The utility model also provides a refrigerator, the storing container who has aforementioned refrigerator.

The utility model discloses a storage container of refrigerator sets up the wet subassembly activity of electrolysis accuse in installing port department through seting up the installing port on the surface of box body to configure into: in a dehumidification state, the anode plate is in contact with the storage space, and the cathode plate is exposed to the outside air; in a humidifying state, the cathode plate is contacted with the storage space, the anode plate is exposed in the outside air, and the contact between the anode plate and the cathode plate and the storage space as well as the outside air is adjusted by controlling the movement of the electrolysis humidity control assembly, so that the humidity in the storage container can be effectively adjusted, the storage space is ensured to be always in a working environment with proper humidity, and the food storage is facilitated; and simultaneously, the utility model discloses a mechanical activity that the storing container of refrigerator utilized the wet subassembly of electrolysis accuse realizes dehumidification/humidification conversion for the life of the wet subassembly of electrolysis accuse increases, and cost reduction.

Further, the utility model discloses a wet subassembly of electrolysis accuse of storage container of refrigerator sets up in installing port department with overturning, makes anode plate, negative plate whole expose inside or outside the box body through the upset, has increased the area of contact of anode plate, negative plate and air, has improved the reaction rate of the wet subassembly of electrolysis accuse to the performance of the wet subassembly of whole electrolysis accuse has been promoted.

The above and other objects, advantages and features of the present invention will become more apparent to those skilled in the art from the following detailed description of specific embodiments thereof, taken in conjunction with the accompanying drawings.

Drawings

Some specific embodiments of the present invention will be described in detail hereinafter, by way of illustration and not by way of limitation, with reference to the accompanying drawings. The same reference numbers in the drawings identify the same or similar elements or components. Those skilled in the art will appreciate that the drawings are not necessarily drawn to scale. In the drawings:

fig. 1 is a schematic structural diagram of a refrigerator according to an embodiment of the present invention.

Fig. 2 is a perspective view illustrating a storage container of the refrigerator shown in fig. 1.

Fig. 3 is a sectional structure view of the storage container shown in fig. 2.

Fig. 4 is a sectional structure view of the box body of the storage container shown in fig. 2.

FIG. 5 is a partial cross-sectional structural schematic view of the mating of the electrolytic moisture control assembly and the connecting tube of the storage container shown in FIG. 2.
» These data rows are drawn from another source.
File: src/rtl/xalu_ise_issue.sv
// Core-side issue stage for the custom-instruction ALU: classify, issue, await result, return to writeback.
// Latency: result at writeback 2 cycles after accept best case; trap for non-custom/disabled opcode 1 cycle after accept.
// Backpressure: dec_rdy only in IDLE; writeback outputs held while wb_rdy is low.
module xalu_ise_issue #(
  parameter logic [3:0] CUSTOM_EN = 4'b0001,
  parameter int         TIMEOUT   = 8
) (
  input  logic        ise_clk,
  input  logic        ise_rst,
  input  logic        dec_val,
  output logic        dec_rdy,
  input  logic [31:0] dec_instr,
  input  logic [31:0] dec_rs1,
  input  logic [31:0] dec_rs2,
  output logic        ise_val,
  output logic [5:0]  ise_fn,
  output logic [6:0]  ise_imm,
  output logic [31:0] ise_in1,
  output logic [31:0] ise_in2,
  input  logic        ise_oval,
  input  logic [31:0] ise_out,
  output logic        wb_val,
  input  logic        wb_rdy,
  output logic [4:0]  wb_rd,
  output logic [31:0] wb_data,
  output logic        wb_trap,
  output logic [15:0] cnt_ops,
  output logic [15:0] cnt_trap
);

  typedef enum logic [1:0] {
    IDLE  = 2'd0,
    ISSUE = 2'd1,
    RESP  = 2'd2
  } state_t;

  localparam logic [7:0] TMAX = 8'(TIMEOUT - 1);

  state_t      state;
  state_t      state_nxt;
  logic [7:0]  tcnt;
  logic        is_custom;
  logic [1:0]  cidx;
  logic        legal;
  logic        timed_out;

  // Register-field bits not needed by this block (rs1/rs2 specifiers).
  logic        unused_instr;
  assign unused_instr = ^dec_instr[24:15];

  // Control outputs come straight from the state register.
  assign dec_rdy   = (state == IDLE);
  assign ise_val   = (state == ISSUE);
  assign wb_val    = (state == RESP);
  assign timed_out = (tcnt == TMAX);

  // Opcode classification: custom-0..3 and whether that slot is implemented.
  always_comb begin
    is_custom = 1'b0;
    cidx      = 2'd0;
    case (dec_instr[6:0])
      7'b0001011: begin is_custom = 1'b1; cidx = 2'd0; end
      7'b0101011: begin is_custom = 1'b1; cidx = 2'd1; end
      7'b1011011: begin is_custom = 1'b1; cidx = 2'd2; end
      7'b1111011: begin is_custom = 1'b1; cidx = 2'd3; end
      default:    begin is_custom = 1'b0; cidx = 2'd0; end
    endcase
    legal = is_custom && CUSTOM_EN[cidx];
  end

  // State register.
  always_ff @(posedge ise_clk) begin
    if (ise_rst) state <= IDLE;
    else         state <= state_nxt;
  end

  // Next-state logic; ALU result in the last ISSUE cycle beats the timeout.
  always_comb begin
    state_nxt = state;
    case (state)
      IDLE:    if (dec_val) state_nxt = legal ? ISSUE : RESP;
      ISSUE:   if (ise_oval || timed_out) state_nxt = RESP;
      RESP:    if (wb_rdy) state_nxt = IDLE;
      default: state_nxt = IDLE;
    endcase
  end

  // Datapath: latch request on accept, capture result or trap, count retirements.
  always_ff @(posedge ise_clk) begin
    if (ise_rst) begin
      ise_fn   <= '0;
      ise_imm  <= '0;
      ise_in1  <= '0;
      ise_in2  <= '0;
      wb_rd    <= '0;
      wb_data  <= '0;
      wb_trap  <= 1'b0;
      tcnt     <= '0;
      cnt_ops  <= '0;
      cnt_trap <= '0;
    end else begin
      case (state)
        IDLE: begin
          if (dec_val) begin
            ise_fn  <= {1'b0, dec_instr[14:12], cidx};
            ise_imm <= dec_instr[31:25];
            ise_in1 <= dec_rs1;
            ise_in2 <= dec_rs2;
            wb_rd   <= dec_instr[11:7];
            wb_data <= '0;
            wb_trap <= ~legal;
            tcnt    <= '0;
          end
        end
        ISSUE: begin
          if (ise_oval) begin
            wb_data <= ise_out;
            wb_trap <= 1'b0;
          end else if (timed_out) begin
            wb_data <= '0;
            wb_trap <= 1'b1;
          end else begin
            tcnt <= tcnt + 8'd1;
          end
        end
        RESP: begin
          if (wb_rdy) begin
            if (wb_trap) cnt_trap <= cnt_trap + 16'd1;
            else         cnt_ops  <= cnt_ops + 16'd1;
          end
        end
        default: ;
      endcase
    end
  end

endmodule

File: config.mk
export PLATFORM = sky130hd
export DESIGN_NAME = xalu_ise_issue
export DESIGN_NICKNAME = d
export VERILOG_FILES = /design/src/rtl/xalu_ise_issue.sv
export SDC_FILE = /design/constraint.sdc
export NUM_CORES = 1
export LEC_CHECK = 0
export ABC_AREA = 1
export BUFFER_PORTS_ARGS = -buffer_cell sky130_fd_sc_hd__buf_4
export CELL_PAD_IN_SITES_DETAIL_PLACEMENT = 1
export CELL_PAD_IN_SITES_GLOBAL_PLACEMENT = 1
export CORE_MARGIN = 2
export CORE_UTILIZATION = 30
export CTS_CLUSTER_DIAMETER = 60
export DETAILED_ROUTE_END_ITERATION = 8
export PLACE_DENSITY = 0.86
export SKIP_CTS_REPAIR_TIMING = 1
export SLEW_MARGIN = 0
export SYNTH_ARGS = -nofsm -noshare
export SYNTH_HDL_FRONTEND = slang
export SYNTH_SLANG_ARGS = --single-unit
File: constraint.sdc
create_clock -name ise_clk -period 1.75 [get_ports ise_clk]
set_input_delay 0.175 -clock ise_clk [delete_from_list [all_inputs] [get_ports ise_clk]]
set_output_delay 0.175 -clock ise_clk [all_outputs]
set_load 0.005 [all_outputs]
==> impl_metrics.csv <==
group,metric,value,unit
clock_network,clk_latency,420,ps
floorplan,io_pins,283,
floorplan,initial_utilization,30.65,%
synth,postSynthCellCount,845,
timing,max_freq,0.6272,GHz
timing,worst_clock_skew,9.603,ps
job,cap_violations,0,
floorplan,die_x,148,um
critical_path,path_buf_inv,1,
placed_design,dp_cells,1364,
synth,synth.top_cell.area_share,50.20,%
global_routing,grt_antenna_before_repair,0,
cells_and_area,area_growth_syn_to_layout,47.37,%
timing,setup_ws,155.6,ps
placed_design,dp_hpwl,14600,um
clock_network,clock-sinks,156,
placed_design,portBuffers,271,
critical_path,worstPathRequired,2020,ps
route,drc,0,
cells_and_area,most-common-layout-cells,"buf_4, nand2_1, dfxtp_1",
route,firstDrtPassIters,4,
synth,synth.avg_cell_area,7.362,sq um
critical_path,cp-start-kind,"register",
route,wl_met2,9885,um
timing,hold_viol_final,0,
placed_design,dpl_worst_slack,73.95,ps
synth,yosys-top-cells-area,"dfxtp_1, nand2_1, inv_1",
global_routing,grt_pass1_vias,6552,
global_routing,grt_max_degree,82,
floorplan,die_area,21900,sq um
route,ant_nets,0,
cells_and_area,nets,1251,
route,num_vias,6333,
synth,yosysWarnings,0,
placed_design,gp_congestion,0.8034,
critical_path,cp_top_family,"simple AND/OR/NAND/NOR gates",
critical_path,worst_setup_path_end_kind,"register",
route,drtIter0Drc,174,
floorplan,rows,52,
route,post_drt_wl_per_cell,14.10,um
synth,ys_ff_latch,156,
cells_and_area,layout.cells.non_filler,1398,
critical_path,max_stage_delay,360,ps
route,postRouteWirelength,19710,um
clock_network,clkTransAtPathRegs,80,ps
cells_and_area,antennaDiodeCount,0,
route,wl_met1,7966,um
clock_network,cts_tree,"built",
floorplan,core,20300,sq um
synth,ys_seq_area_share,50.20,%
critical_path,crit_chain,"ha_2 -> nand2_1 -> nor2_2 -> nand2_1 -> nand2_1 -> nand3_2 -> buf_12 -> nand2_1 -> a21oi_1",
timing,tightest_slew,555.9,ps
timing,tns,0,ps
synth,syn-num-nets,981,
floorplan,die_h,148,um
timing,timing.slew.headroom,62.94,%
route,dr.max_layer_used,"met4",
global_routing,grt_usage,17.79,%
power,ir_drop,634.5,uV
timing,final_max_slew_viol_count,0,
power,leakage,0.004328,uW
synth,synth_area_leader_cell,"dfxtp_1",
route,met3_length,1584,um
clock_network,cts_max_level,4,
synth,synth_cell_types,31,
cells_and_area,layout-drive-gt1-share,29.61,%
power,power.density,990.8,nW/um^2
timing,finalSetupViolCount,0,
status,status,"finished clean",
synth,netlist_area,6221,sq um
critical_path,crit_fanout,32,
critical_path,criticalPathCategory,"reg2reg",
route,drt-vias-per-instance,4.530,
power,fin_total_pwr,9083,uW
timing,period_share,91.11,%
global_routing,grt_first_pass_wirelength,31640,um
cells_and_area,final_common_cell,"buf_4",
clock_network,cts_root_buffer,"clkbuf_16",
min_path,hp-class,"in2reg",
timing,min_period,1594,ps
critical_path,cp_slowest_cell,"dfxtp_2",
clock_network,cts.path.max_buffers,2,
global_routing,grt.overflow.total,0,
clock_network,numCtsBuffers,17,
critical_path,worstPathArrival,1860,ps
critical_path,cpMostUsedCell,"nand2_1",
timing,rsz0062_at_grt,"false",
[layout make-up]
type / count / area, sq um
Sequential cell: 156 / 3126
Tap cell: 270 / 337.8
Clock inverter: 15 / 193.9
Clock buffer: 17 / 425.4
Multi-Input combinational cell: 524 / 2402
Timing Repair Buffer: 284 / 2187
Fill cell: 2525 / 11130
Inverter: 132 / 495.5
[metal layers]
metal	up-vias	global-route usage (%)
li1	3166	-
met1	2960	19.68
met2	189	31.76
met3	18	6.698
met4	0	5.190
met5	-	0
[per-stage QoR]
stage | utilization (%) | hold WS (ps) | area [sq um]
2_1_floorplan | - | 322.4 | 6221
3_3_place_gp | 41.96 | 428.2 | 8518
3_5_place_dp | 41.96 | 443.8 | 8518
4_1_cts | 45.01 | -3.252 | 9138
5_1_grt | 45.16 | 0.2414 | 9168
6_report | 45.16 | 11.72 | 9168
[state kept, by name, summed over array words and instances, names as in the netlist, 5 cells and up]
name / cells
ise_in1: 32
ise_in2: 32
wb_data: 32
cnt_ops: 16
cnt_trap: 16
tcnt: 8
ise_imm: 7
ise_fn: 5
wb_rd: 5
[kinds of logic (layout without fill, tap and decap cells)]
logic type                 count (synthesis)  after routing  share of synthesized area [%]
AOI/OAI and AO/OA                        159            159                          13.11
xor gates and xnor gates                   5              5                         0.7039
adders and majority gates                  3              3                         0.6034
and+or+nand+nor                          356            356                          23.89
other                                      1              1                        0.06028
DFF                                      156            156                          50.20
buffers and inverters                    165            448                          11.42
[where the power goes]
| group | leakage [uW] | internal [uW] | total [uW] | switching, uW |
|---|---|---|---|---|
| sequential | 0.00127 | 3770 | 3910 | 134 |
| combinational | 0.00275 | 632 | 1260 | 628 |
| clock | 0.000306 | 2190 | 3920 | 1720 |
| total | 0.00433 | 6600 | 9080 | 2480 |
[final timing paths]
path / startpoint / cells after the start / slack [ps] / end
setup / recovery: tcnt[0] / 9 / 160 / wb_data[8]
hold / removal: dec_rs1[2] / 3 / 10 / ise_in1[2]
setup reg to reg: tcnt[0] / 9 / 160 / wb_data[8]
hold reg to reg: ise_imm[0] / 2 / 460 / ise_imm[0]
[Yosys cell counts, drive strengths merged]
library cell	n
ha	3
nor2	64
o21a	1
nand3b	1
xor2	4
clkbuf	16
a211oi	1
o21bai	3
dfxtp	156
conb	1
nor3	10
inv	132
nand4	13
nand3	30
buf	17
o21ai	96
xnor2	1
nand2	234
nor3b	2
and3	2
a21oi	58
[worst reg2reg max path, stage by stage (launching register included)]
cell	delay (ps)
dfxtp_2	360
ha_2	200
nand2_1	100
nor2_2	150
nand2_1	100
nand2_1	110
nand3_2	90
buf_12	180
nand2_1	90
a21oi_1	70
(Power assumes the default switching activity.)
## src/rtl/instruction_sequencer_pkg.sv

```systemverilog
// Shared definitions for the instruction sequencer: opcode constants,
// opcode classes, FSM state encoding and PC source selection.
package instruction_sequencer_pkg;

    localparam int unsigned OPCODE_W = 6;
    localparam int unsigned STATE_W  = 3;
    localparam int unsigned PCSRC_W  = 2;
    localparam int unsigned COUNT_W  = 16;

    // Opcodes with architectural meaning; everything above OP_HLT is undefined.
    localparam logic [OPCODE_W-1:0] OP_ADD  = 6'h00;
    localparam logic [OPCODE_W-1:0] OP_SUB  = 6'h01;
    localparam logic [OPCODE_W-1:0] OP_AND  = 6'h02;
    localparam logic [OPCODE_W-1:0] OP_OR   = 6'h03;
    localparam logic [OPCODE_W-1:0] OP_XOR  = 6'h04;
    localparam logic [OPCODE_W-1:0] OP_NOT  = 6'h05;
    localparam logic [OPCODE_W-1:0] OP_SLL  = 6'h06;
    localparam logic [OPCODE_W-1:0] OP_SRL  = 6'h07;
    localparam logic [OPCODE_W-1:0] OP_SLT  = 6'h08;
    localparam logic [OPCODE_W-1:0] OP_BEQ  = 6'h09;
    localparam logic [OPCODE_W-1:0] OP_BNE  = 6'h0A;
    localparam logic [OPCODE_W-1:0] OP_ADDI = 6'h0B;
    localparam logic [OPCODE_W-1:0] OP_SUBI = 6'h0C;
    localparam logic [OPCODE_W-1:0] OP_ANDI = 6'h0D;
    localparam logic [OPCODE_W-1:0] OP_ORI  = 6'h0E;
    localparam logic [OPCODE_W-1:0] OP_LW   = 6'h0F;
    localparam logic [OPCODE_W-1:0] OP_SW   = 6'h10;
    localparam logic [OPCODE_W-1:0] OP_XORI = 6'h11;
    localparam logic [OPCODE_W-1:0] OP_SLLI = 6'h12;
    localparam logic [OPCODE_W-1:0] OP_SRLI = 6'h13;
    localparam logic [OPCODE_W-1:0] OP_LUI  = 6'h14;
    localparam logic [OPCODE_W-1:0] OP_IN   = 6'h15;
    localparam logic [OPCODE_W-1:0] OP_OUT  = 6'h16;
    localparam logic [OPCODE_W-1:0] OP_JMP  = 6'h17;
    localparam logic [OPCODE_W-1:0] OP_NOP  = 6'h18;
    localparam logic [OPCODE_W-1:0] OP_HLT  = 6'h19;

    typedef enum logic [3:0] {
        CLS_ALU,
        CLS_BEQ,
        CLS_BNE,
        CLS_IMM,
        CLS_LW,
        CLS_SW,
        CLS_IN,
        CLS_OUT,
        CLS_JMP,
        CLS_NOP,
        CLS_HLT,
        CLS_ILLEGAL
    } op_class_t;

    // Encoding 3'd7 is intentionally unused and recovers to ST_FETCH.
    typedef enum logic [STATE_W-1:0] {
        ST_FETCH   = 3'd0,
        ST_DECODE  = 3'd1,
        ST_EXEC    = 3'd2,
        ST_MEM     = 3'd3,
        ST_WB      = 3'd4,
        ST_WAIT_IN = 3'd5,
        ST_HALT    = 3'd6
    } state_t;

    typedef enum logic [PCSRC_W-1:0] {
        PC_SRC_INC    = 2'd0,
        PC_SRC_BRANCH = 2'd1,
        PC_SRC_JUMP   = 2'd2
    } pc_src_t;

endpackage

```

## src/rtl/instruction_sequencer_opcode_classifier.sv

```systemverilog
// Combinational opcode -> instruction class decode.
// Ports: opcode (in, 6) raw opcode from IR; op_class (out) decoded class.
module opcode_classifier
    import instruction_sequencer_pkg::*;
(
    input  logic [OPCODE_W-1:0] opcode,
    output op_class_t           op_class
);

    always_comb begin
        op_class = CLS_ILLEGAL;
        case (opcode)
            OP_ADD, OP_SUB, OP_AND, OP_OR, OP_XOR,
            OP_NOT, OP_SLL, OP_SRL, OP_SLT:           op_class = CLS_ALU;
            OP_BEQ:                                   op_class = CLS_BEQ;
            OP_BNE:                                   op_class = CLS_BNE;
            OP_ADDI, OP_SUBI, OP_ANDI, OP_ORI,
            OP_XORI, OP_SLLI, OP_SRLI, OP_LUI:        op_class = CLS_IMM;
            OP_LW:                                    op_class = CLS_LW;
            OP_SW:                                    op_class = CLS_SW;
            OP_IN:                                    op_class = CLS_IN;
            OP_OUT:                                   op_class = CLS_OUT;
            OP_JMP:                                   op_class = CLS_JMP;
            OP_NOP:                                   op_class = CLS_NOP;
            OP_HLT:                                   op_class = CLS_HLT;
            default:                                  op_class = CLS_ILLEGAL;
        endcase
    end

endmodule

```

## src/rtl/instruction_sequencer.sv

```systemverilog
// Multi-cycle instruction sequencer: FETCH/DECODE/EXEC/MEM/WB control FSM
// with input-wait and halt states, sticky illegal-opcode flag and a
// saturating retired-instruction counter.
// Ports:
//   clk, reset                 clock, synchronous active-high reset
//   opcode, alu_zero           IR opcode, ALU zero flag (EXEC)
//   in_valid, mem_ready        input word available, data memory done
//   seq_irWrite .. seq_inAck   per-cycle control strobes (decoded from state)
//   seq_pcSrc                  PC source select
//   seq_hlt, seq_illegal       halted, sticky undefined-opcode flag
//   seq_state, instr_count     current state, retired-instruction count
module instruction_sequencer
    import instruction_sequencer_pkg::*;
#(
    // Value loaded into instr_count by reset.
    parameter logic [COUNT_W-1:0] COUNT_RESET = 16'h0000
) (
    input  logic                clk,
    input  logic                reset,
    input  logic [OPCODE_W-1:0] opcode,
    input  logic                alu_zero,
    input  logic                in_valid,
    input  logic                mem_ready,
    output logic                seq_irWrite,
    output logic                seq_pcWrite,
    output logic [PCSRC_W-1:0]  seq_pcSrc,
    output logic                seq_regWrite,
    output logic                seq_memRead,
    output logic                seq_memWrite,
    output logic                seq_inAck,
    output logic                seq_hlt,
    output logic                seq_illegal,
    output logic [STATE_W-1:0]  seq_state,
    output logic [COUNT_W-1:0]  instr_count
);

    state_t       state;
    op_class_t    cls;
    op_class_t    dec_cls;
    logic         illegal;
    logic [COUNT_W-1:0] count;

    logic         ir_write;
    logic         pc_write;
    pc_src_t      pc_src;
    logic         reg_write;
    logic         mem_read;
    logic         mem_write;
    logic         in_ack;
    logic         br_taken;

    opcode_classifier u_classifier (
        .opcode   (opcode),
        .op_class (dec_cls)
    );

    assign br_taken = ((cls == CLS_BEQ) && alu_zero) || ((cls == CLS_BNE) && !alu_zero);

    // Strobe decode; DECODE uses the live class since the register loads at its end.
    // Holding reset forces every strobe low so an aborted access never writes.
    always_comb begin
        ir_write  = 1'b0;
        pc_write  = 1'b0;
        pc_src    = PC_SRC_INC;
        reg_write = 1'b0;
        mem_read  = 1'b0;
        mem_write = 1'b0;
        in_ack    = 1'b0;
        if (!reset) begin
            case (state)
                ST_FETCH: ir_write = 1'b1;
                ST_DECODE: begin
                    case (dec_cls)
                        CLS_JMP: begin
                            pc_write = 1'b1;
                            pc_src   = PC_SRC_JUMP;
                        end
                        CLS_NOP, CLS_ILLEGAL: pc_write = 1'b1;
                        default: ;
                    endcase
                end
                ST_EXEC: begin
                    if ((cls == CLS_BEQ) || (cls == CLS_BNE)) begin
                        pc_write = 1'b1;
                        pc_src   = br_taken ? PC_SRC_BRANCH : PC_SRC_INC;
                    end
                end
                ST_MEM: begin
                    mem_read  = (cls == CLS_LW);
                    mem_write = (cls == CLS_SW);
                    pc_write  = (cls == CLS_SW) && mem_ready;
                end
                ST_WB: begin
                    reg_write = (cls != CLS_OUT);
                    pc_write  = 1'b1;
                end
                ST_WAIT_IN: begin
                    reg_write = in_valid;
                    in_ack    = in_valid;
                    pc_write  = in_valid;
                end
                default: ;
            endcase
        end
    end

    // State, latched class, sticky illegal flag and retire counter.
    always_ff @(posedge clk) begin
        if (reset) begin
            state   <= ST_FETCH;
            cls     <= CLS_NOP;
            illegal <= 1'b0;
            count   <= COUNT_RESET;
        end else begin
            if (pc_write && (count != {COUNT_W{1'b1}})) begin
                count <= count + COUNT_W'(1);
            end
            case (state)
                ST_FETCH: state <= ST_DECODE;
                ST_DECODE: begin
                    cls <= dec_cls;
                    if (dec_cls == CLS_ILLEGAL) begin
                        illegal <= 1'b1;
                    end
                    case (dec_cls)
                        CLS_JMP, CLS_NOP, CLS_ILLEGAL: state <= ST_FETCH;
                        CLS_HLT:                       state <= ST_HALT;
                        CLS_IN:                        state <= ST_WAIT_IN;
                        default:                       state <= ST_EXEC;
                    endcase
                end
                ST_EXEC: begin
                    case (cls)
                        CLS_BEQ, CLS_BNE: state <= ST_FETCH;
                        CLS_LW, CLS_SW:   state <= ST_MEM;
                        default:          state <= ST_WB;
                    endcase
                end
                ST_MEM: begin
                    if (mem_ready) begin
                        state <= (cls == CLS_SW) ? ST_FETCH : ST_WB;
                    end
                end
                ST_WB: state <= ST_FETCH;
                ST_WAIT_IN: begin
                    if (in_valid) begin
                        state <= ST_FETCH;
                    end
                end
                ST_HALT: state <= ST_HALT;
                default: state <= ST_FETCH;
            endcase
        end
    end

    assign seq_irWrite  = ir_write;
    assign seq_pcWrite  = pc_write;
    assign seq_pcSrc    = pc_src;
    assign seq_regWrite = reg_write;
    assign seq_memRead  = mem_read;
    assign seq_memWrite = mem_write;
    assign seq_inAck    = in_ack;
    assign seq_hlt      = (state == ST_HALT);
    assign seq_illegal  = illegal;
    assign seq_state    = state;
    assign instr_count  = count;

endmodule

```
Fig. 6 is a flowchart illustrating a control method of a refrigerator according to an embodiment of the present invention.

Detailed Description

In the following description, the orientation or positional relationship indicated by "front", "rear", "upper", "lower", "left", "right", etc. is an orientation based on the refrigerator 100 itself as a reference, and "front", "rear", "left", "right" is a direction as indicated in fig. 2.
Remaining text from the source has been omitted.